Perolehan Tanah yang Berasal dari

Tanah Obyek Landreform

Pasal11

Tanah bekas partikelir, tanah kelebihan maksimum tanah absentee, tanah swapraja dan tanah bekas swapraja, tanah bekas hak erfacht dan tanah bekas gogolan sebagaimana dimaksud Undang-Undang Nomor 1 Tahun 1958 tentang Penghapusan Tanah-Tanah Partikelir Jis, Undang-Undang Nomor 5 Tahun 1960 tentang Peraturan Dasar Pokok-Pokok Agraria, Undang-Undang Nomor 56 Prp.

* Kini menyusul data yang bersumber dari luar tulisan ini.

`config.mk`:
```
export PLATFORM = sky130hd
export DESIGN_NAME = ext_bus_controller_flat
export DESIGN_NICKNAME = d
export VERILOG_FILES = /design/src/core/mm_wait_pkg.sv /design/src/core/mm_link_if.sv /design/src/core/ext_bus_controller.sv /design/src/flat_wrapper.sv
export SDC_FILE = /design/constraint.sdc
export NUM_CORES = 1
export LEC_CHECK = 0
export BUFFER_PORTS_ARGS = -buffer_cell sky130_fd_sc_hd__buf_2
export CORE_ASPECT_RATIO = 1.25
export CORE_UTILIZATION = 43
export DETAILED_ROUTE_END_ITERATION = 10
export GPL_TIMING_DRIVEN = 0
export PLACE_DENSITY = 0.72
export SLEW_MARGIN = 0
export SYNTH_ARGS = -nofsm -noshare
export SYNTH_HDL_FRONTEND = slang
export SYNTH_SLANG_ARGS = --single-unit
```
`constraint.sdc`:
```
create_clock -name core_clk -period 1.6 [get_ports core_clk]
set_input_delay 0.4 -clock core_clk [delete_from_list [all_inputs] [get_ports core_clk]]
set_output_delay 0.4 -clock core_clk [all_outputs]
set_load 0.03 [all_outputs]
```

Tahun 1960 tentang Penetapan Luas Tanah Pertanian/Peraturan Pemerintah Nomor 224 Tahun 1961 tentang Pelaksanaan Pembagian Tanah dan Pemberian Ganti Kerugian, dan Peraturan Pemerintah Nomor 41 Tahun 1964 tentang Perubahan dan Tambahan Peraturan Pemerintah Nomor 224 Tahun 1961 tentang Pelaksanaan Pembagian Tanah dan Pemberian Ganti Kerugian tanahnya ditetapkan sebagai tanah yang dikuasai langsung oleh negara dan tanahnya dapat ditetapkan sebgai tanah obyek Reforma Agraria.

Bagian Ketujuh

Perolehan Tanah yang Berasal dari

Tanah Bekas Obyek Landreform

Pasal 12

Tanah yang pernah dikeluarkan dari tanah obyek landreform dan belum diterbitkan hak atas tanahnya yang berdasarkan penelitian Badan Pertanahan Nasional Republik Indonesia tanahnya di ditetapkan sebagai tanah yang dikuasai langsung oleh negara dan tanahnya dapat ditetapkan sebagai tanah obyek Reforma Agraria.

Bagian Kedelapan

Perolehan Tanah yang Berasal dari

Tanah Timbul

Pasal 13

(1) Tanah yang berasal dari tanah timbul di wilayah perairan pantai, pasang surut, rawa, danau dan bekas sungai dikuasai langsung oleh negara.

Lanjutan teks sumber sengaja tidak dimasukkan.